Personal Data
Under the GDPR (General Data Protection Regulation), personal data is any information relating to an identified or identifiable natural person (Art. 4 GDPR).
Regular Personal Data
Regular personal data includes information that can directly or indirectly identify a person:
- Name (first name, last name)
- Address (street, city, postal code)
- Email address
- Phone number
- Date of birth
- IP address
- Location data
- Online identifiers (e.g. cookies, device IDs)
- Bank account or credit card numbers
- Customer or employee IDs
Special Categories of Personal Data
Special categories of personal data (Art. 9 GDPR) are particularly sensitive and subject to stricter processing requirements. Processing is generally prohibited unless a specific exception applies:
- Racial or ethnic origin
- Political opinions
- Religious or philosophical beliefs
- Trade union membership
- Genetic data
- Biometric data used for unique identification (e.g. fingerprints, facial recognition)
- Health data
- Data concerning sex life or sexual orientation
Legal Bases for Data Processing (Art. 6 GDPR)
Companies may only process personal data if at least one of the following legal bases applies:
- Consent (Art. 6(1)(a) GDPR): The data subject has given explicit, informed, and voluntary consent to the processing of their data for one or more specific purposes. Consent can be withdrawn at any time.
- Contract performance (Art. 6(1)(b) GDPR): Processing is necessary for the performance of a contract to which the data subject is a party, or to take pre-contractual steps at their request (e.g. processing a purchase or employment contract).
- Legal obligation (Art. 6(1)(c) GDPR): Processing is necessary to comply with a legal obligation (e.g. tax or accounting requirements).
- Vital interests (Art. 6(1)(d) GDPR): Processing is necessary to protect the vital interests of the data subject or another person (e.g. in a medical emergency).
- Public task (Art. 6(1)(e) GDPR): Processing is necessary for the performance of a task carried out in the public interest or in the exercise of official authority.
- Legitimate interests (Art. 6(1)(f) GDPR): Processing is necessary for the purposes of the legitimate interests pursued by the controller or a third party, except where such interests are overridden by the interests, rights, or freedoms of the data subject. This requires a balancing test and cannot be used by public authorities. (e.g. IT-Security)
Rights of Data Subjects
Individuals have the following rights regarding their personal data under the GDPR:
- Right of access (Art. 15 GDPR): The right to obtain confirmation of whether personal data is being processed, and if so, to receive a copy of that data along with information about the processing.

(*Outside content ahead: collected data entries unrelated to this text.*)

`src/rtl/risc_fetch_unit.sv`:
```
// risc_fetch_unit: instruction fetch stage for the RISC core.
// Drives the instruction-memory address, captures the returned word into the
// instruction register and hands it to decode with its fetch address and a
// valid flag. Supports stall, branch redirect with a one-bubble flush,
// halt (exit only by branch or reset) and a one-cycle PC wrap pulse.
//
// Ports:
//   clk           in   clock, rising edge
//   rst_n         in   asynchronous active-low reset
//   instruction   in   [IW] memory read data for address pc (same cycle)
//   stall         in   decode cannot accept; hold fetch state
//   branch_taken  in   redirect fetch to branch_target
//   branch_target in   [AW] redirect address
//   halt          in   stop fetching, enter HALTED
//   pc            out  [AW] current fetch address
//   ir            out  [IW] instruction register to decode
//   ir_pc         out  [AW] address the word in ir came from
//   ir_valid      out  ir holds a real fetched instruction
//   halted        out  unit is in HALTED
//   pc_wrap       out  one-cycle pulse after pc advanced from all-ones to 0
module risc_fetch_unit #(
  parameter int unsigned     IW       = 13,
  parameter int unsigned     AW       = 5,
  parameter logic [IW-1:0]   NOP      = '0,
  parameter logic [AW-1:0]   RESET_PC = '0
) (
  input  logic          clk,
  input  logic          rst_n,
  input  logic [IW-1:0] instruction,
  input  logic          stall,
  input  logic          branch_taken,
  input  logic [AW-1:0] branch_target,
  input  logic          halt,
  output logic [AW-1:0] pc,
  output logic [IW-1:0] ir,
  output logic [AW-1:0] ir_pc,
  output logic          ir_valid,
  output logic          halted,
  output logic          pc_wrap
);

  typedef enum logic {RUN, HALTED} state_t;

  state_t state, state_next;

  // State register
  always_ff @(posedge clk or negedge rst_n) begin
    if (!rst_n) state <= RUN;
    else        state <= state_next;
  end

  // Next-state logic: branch always returns to RUN, halt only acts from RUN
  always_comb begin
    state_next = state;
    if (branch_taken)              state_next = RUN;
    else if (state == RUN && halt) state_next = HALTED;
  end

  // Output decode
  always_comb begin
    halted = (state == HALTED);
  end

  // Fetch datapath, priority: branch > halted/halt > stall > advance
  always_ff @(posedge clk or negedge rst_n) begin
    if (!rst_n) begin
      pc       <= RESET_PC;
      ir       <= NOP;
      ir_pc    <= '0;
      ir_valid <= 1'b0;
      pc_wrap  <= 1'b0;
    end else begin
      pc_wrap <= 1'b0;
      if (branch_taken) begin
        // Flush: the word currently at pc is discarded, ir_pc keeps its value
        pc       <= branch_target;
        ir       <= NOP;
        ir_valid <= 1'b0;
      end else if (state == HALTED) begin
        ir_valid <= 1'b0;
      end else if (halt) begin
        ir       <= NOP;
        ir_valid <= 1'b0;
      end else if (!stall) begin
        ir       <= instruction;
        ir_pc    <= pc;
        ir_valid <= 1'b1;
        pc       <= pc + AW'(1);
        pc_wrap  <= (pc == '1);
      end
    end
  end

endmodule

```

- Right to rectification (Art. 16 GDPR): The right to have inaccurate or incomplete personal data corrected without undue delay.
- Right to erasure / "Right to be forgotten" (Art. 17 GDPR): The right to have personal data deleted, e.g. if it is no longer necessary for the original purpose, consent has been withdrawn, or processing was unlawful.
- Right to restriction of processing (Art. 18 GDPR): The right to have the processing of personal data restricted in certain circumstances, e.g. while the accuracy of the data is contested.
- Right to data portability (Art. 20 GDPR): The right to receive personal data in a structured, commonly used, machine-readable format and to transmit it to another controller (applies to consent- or contract-based processing).
- Right to object (Art. 21 GDPR): The right to object to processing based on legitimate interests or a public task, as well as to processing for direct marketing purposes (which must always be honored without balancing test).
- Right not to be subject to automated decisions (Art. 22 GDPR): The right not to be subject to decisions based solely on automated processing, including profiling, that produce legal or similarly significant effects.
- Right to lodge a complaint (Art. 77 GDPR): The right to lodge a complaint with a supervisory authority if the data subject believes that processing violates the GDPR.